Records from a dataset
┌──
build 8:
Design LMFE, start of the top module:
module LMFE ( clk, reset, Din, in_en, busy, out_valid, Dout, mem_cen, mem_wen, mem_addr, mem_d, mem_q);
export LEC_CHECK = 0
export ABC_AREA = 1
export CAP_MARGIN = 20
export CELL_PAD_IN_SITES_DETAIL_PLACEMENT = 2
export CELL_PAD_IN_SITES_GLOBAL_PLACEMENT = 0
export CORE_MARGIN = 7
export CORE_UTILIZATION = 40
export GPL_ROUTABILITY_DRIVEN = 0
export HOLD_SLACK_MARGIN = 0.23
export MAX_ROUTING_LAYER = met4
export MIN_ROUTING_LAYER = met1
export PLACE_DENSITY_LB_ADDON = 0.15
export SLEW_MARGIN = 20
create_clock -name core_clock -period 2.64 [get_ports {clk}]
run.sh (not shown) runs the stock make flow with config.mk's settings and CLKGATE_MAP_FILE=.
For build 8, the flow was terminated by a tool error in global routing and produced no final design.
Changes in build 62 relative to build 8:
--- a/flow/config.mk
+++ b/flow/config.mk
@@ -10,5 +10,5 @@
 export CELL_PAD_IN_SITES_DETAIL_PLACEMENT = 2
 export CELL_PAD_IN_SITES_GLOBAL_PLACEMENT = 0
-export CORE_MARGIN = 7
+export CORE_MARGIN = 9
 export CORE_UTILIZATION = 40
 export GPL_ROUTABILITY_DRIVEN = 0
@@ -16,4 +16,5 @@
 export MAX_ROUTING_LAYER = met4
 export MIN_ROUTING_LAYER = met1
-export PLACE_DENSITY_LB_ADDON = 0.15
+export PLACE_DENSITY_LB_ADDON = 0.12
+export SETUP_SLACK_MARGIN = 0.63
 export SLEW_MARGIN = 20
## What came out
Re count of boundary I/O pins: no difference whatsoever between build 8 and build 62.
The flow ended early for build 62: it failed with a tool error in clock tree synthesis.
Compared with build 8, in build 62 width of the die moved up; placement-stage cell area went up by 0.35%; chip area went up by about 2.5%; post-place setup slack has increased; area share of and/or/nand/nor cells after synthesis held steady.
Looking at vertical extent of the die, build 62 sits above build 8.
Between build 62 and build 8, the count of port buffers added during placement does not differ in any meaningful way.
Comparing build 8 and build 62, count of placed standard cells including taps is lower on build 8.
As far as yosys cell count goes, build 62 and build 8 are indistinguishable; the numbers are identical.
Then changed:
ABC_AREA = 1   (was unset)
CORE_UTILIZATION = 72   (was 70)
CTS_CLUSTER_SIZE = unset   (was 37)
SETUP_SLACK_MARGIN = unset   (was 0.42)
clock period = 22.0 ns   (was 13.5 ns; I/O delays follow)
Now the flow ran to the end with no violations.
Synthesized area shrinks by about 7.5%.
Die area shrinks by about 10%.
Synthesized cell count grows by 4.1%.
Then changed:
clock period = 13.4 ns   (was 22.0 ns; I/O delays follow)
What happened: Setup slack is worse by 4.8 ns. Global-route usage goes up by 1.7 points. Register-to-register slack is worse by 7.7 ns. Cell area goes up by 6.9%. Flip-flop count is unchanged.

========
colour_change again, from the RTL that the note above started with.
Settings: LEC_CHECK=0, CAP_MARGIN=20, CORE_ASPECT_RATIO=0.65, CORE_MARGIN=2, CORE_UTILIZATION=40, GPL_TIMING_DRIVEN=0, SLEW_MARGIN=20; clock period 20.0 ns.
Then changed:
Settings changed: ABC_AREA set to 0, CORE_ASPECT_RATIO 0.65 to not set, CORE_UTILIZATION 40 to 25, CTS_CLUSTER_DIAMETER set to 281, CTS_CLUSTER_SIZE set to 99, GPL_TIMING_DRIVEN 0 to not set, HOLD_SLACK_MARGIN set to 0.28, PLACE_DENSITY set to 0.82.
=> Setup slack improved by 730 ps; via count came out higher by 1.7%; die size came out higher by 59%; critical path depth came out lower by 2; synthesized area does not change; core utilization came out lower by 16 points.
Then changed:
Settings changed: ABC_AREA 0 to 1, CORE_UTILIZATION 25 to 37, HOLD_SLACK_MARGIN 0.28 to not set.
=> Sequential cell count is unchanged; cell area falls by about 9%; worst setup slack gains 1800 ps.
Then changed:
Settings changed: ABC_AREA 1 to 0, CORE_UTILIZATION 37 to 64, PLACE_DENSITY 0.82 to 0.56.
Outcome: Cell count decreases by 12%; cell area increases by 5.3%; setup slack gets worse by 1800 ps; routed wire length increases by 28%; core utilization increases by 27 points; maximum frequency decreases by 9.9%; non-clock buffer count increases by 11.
==> inputs of run A <==
Design maxfinder, start of the top module:
module maxfinder(clk, rst, start, x1, x2, x3, x4, eps, done, result);
Settings: LEC_CHECK=0, CAP_MARGIN=20, CORE_ASPECT_RATIO=1.55, CORE_MARGIN=2, CORE_UTILIZATION=72, CTS_CLUSTER_DIAMETER=370, CTS_CLUSTER_SIZE=46, PLACE_DENSITY_LB_ADDON=0.0, SETUP_SLACK_MARGIN=1.44, SLEW_MARGIN=20, TNS_END_PERCENT=5; clock period 4.88 ns.
run.sh (not shown) runs the stock make flow with config.mk's settings and CLKGATE_MAP_FILE=.
==> inputs of run X, as changes to run A <==
- CORE_ASPECT_RATIO: 1.55 -> 1.18
- CTS_CLUSTER_DIAMETER: 370 -> 396
- CTS_CLUSTER_SIZE: 46 -> 25
- SETUP_SLACK_MARGIN: 1.44 -> 1.21
- TNS_END_PERCENT: 5 -> unset
==> flow/constraint.sdc (replaced) <==
create_clock -name core_clock -period 6.07 [get_ports {clk}]
set_input_delay 1.2140 -clock core_clock [delete_from_list [all_inputs] [get_ports {clk}]]
set_output_delay 1.2140 -clock core_clock [all_outputs]
set_load 0.01 [all_outputs]
==> inputs of run Y, as changes to run A <==
- ABC_AREA: unset -> 1
- CORE_ASPECT_RATIO: 1.55 -> unset
- CTS_CLUSTER_DIAMETER: 370 -> unset
- CTS_CLUSTER_SIZE: 46 -> 13
- PLACE_DENSITY_LB_ADDON: 0.0 -> 0.26
- SETUP_SLACK_MARGIN: 1.44 -> unset
- TNS_END_PERCENT: 5 -> unset
==> flow/constraint.sdc (replaced) <==
create_clock -name core_clock -period 4.51 [get_ports {clk}]
set_input_delay 0.9020 -clock core_clock [delete_from_list [all_inputs] [get_ports {clk}]]
set_output_delay 0.9020 -clock core_clock [all_outputs]
set_load 0.01 [all_outputs]
==> comparison table <==
quantity                                                                                  run Y                       run A                     run X
Run status                                                                       did not finish  complete, but fails checks            finished clean
Failing step                                                           global routing (5_1_grt)                           -                         -
Violated checks                                                                               -                setup timing                         -
Final RePlAce weighted congestion                                                         0.933                       0.936                     0.886
Net Sw Power                                                                                  -                     2.57 mW                   1.82 mW
Gate count of the mapped netlist                                                          1,543                       1,384                     1,384
Count of buffering cells on the critical path with inverters included                         -                           5                         5
Flop share of the area                                                                        -                       15.0%                     15.7%
Chip area                                                                            0.0185 mm2                  0.0185 mm2                0.0185 mm2
Class of the most critical hold timing path                                                   -                     reg2reg                   reg2reg
Synth Cell Area                                                                      0.0126 mm2                  0.0125 mm2                0.0125 mm2
Worst reg2reg path endpoint                                                                   -     datapath.my_x1.reg0.out   datapath.my_x1.reg3.out
Top power consumer group                                                                      -         combinational cells       combinational cells
Worst Hold Endpoint                                                                           -    datapath.my_ix2.reg1.out  datapath.my_ix1.reg4.out
Cell depth of the worst hold path                                                             -                           2                         2
Required time of the worst setup path                                                         -                     5200 ps                   6410 ps
Largest fanout of any net on the critical path                                                -                           4                         4
Final worst slack                                                                             -                    -1090 ps                    346 ps
## clk_ctrl
module clk_ctrl
(
	input				wire				clk_i					,
	input				wire				rstn_i				,	
	input				wire	[15:0]	freq						,
	output			reg				dds1_o					,
	output			reg				dds_o						
);
clock: 90.8 ns
lec_check: 0
cap_margin: 20
cell_pad_in_sites_detail_placement: 2
cell_pad_in_sites_global_placement: 1
core_margin: 2
core_utilization: 40
cts_cluster_diameter: 344
cts_cluster_size: 54
gpl_timing_driven: 0
max_routing_layer: met5
setup_slack_margin: 5.0
slew_margin: 10
run.sh (not shown) runs the stock make flow with config.mk's settings and CLKGATE_MAP_FILE=.
The starting point passed the timing, DRC and antenna checks.
Change:
CELL_PAD_IN_SITES_DETAIL_PLACEMENT = default   (was 2)
CELL_PAD_IN_SITES_GLOBAL_PLACEMENT = default   (was 1)
CTS_CLUSTER_DIAMETER = 393   (was 344)
CTS_CLUSTER_SIZE = 98   (was 54)
MAX_ROUTING_LAYER = default   (was met5)
SETUP_SLACK_MARGIN = default   (was 5.0)
SLEW_MARGIN = 20   (was 10)
clock period = 70.0 ns   (was 90.8 ns; I/O delays follow)
The changed run finished clean. Setup slack got worse by 7.5 ns. Final area goes up by 7.5%. Synthesized area does not change. Non-clock buffer count goes up by 255. Final cell count grows by 2.8%. Core utilization came out higher by 3.2 points. Clock skew is lower by 0.014 ns.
└──
### Task brief
Show every line of the data that includes the string "unchanged".

### Response to the task
What happened: Setup slack is worse by 4.8 ns. Global-route usage goes up by 1.7 points. Register-to-register slack is worse by 7.7 ns. Cell area goes up by 6.9%. Flip-flop count is unchanged.
=> Sequential cell count is unchanged; cell area falls by about 9%; worst setup slack gains 1800 ps.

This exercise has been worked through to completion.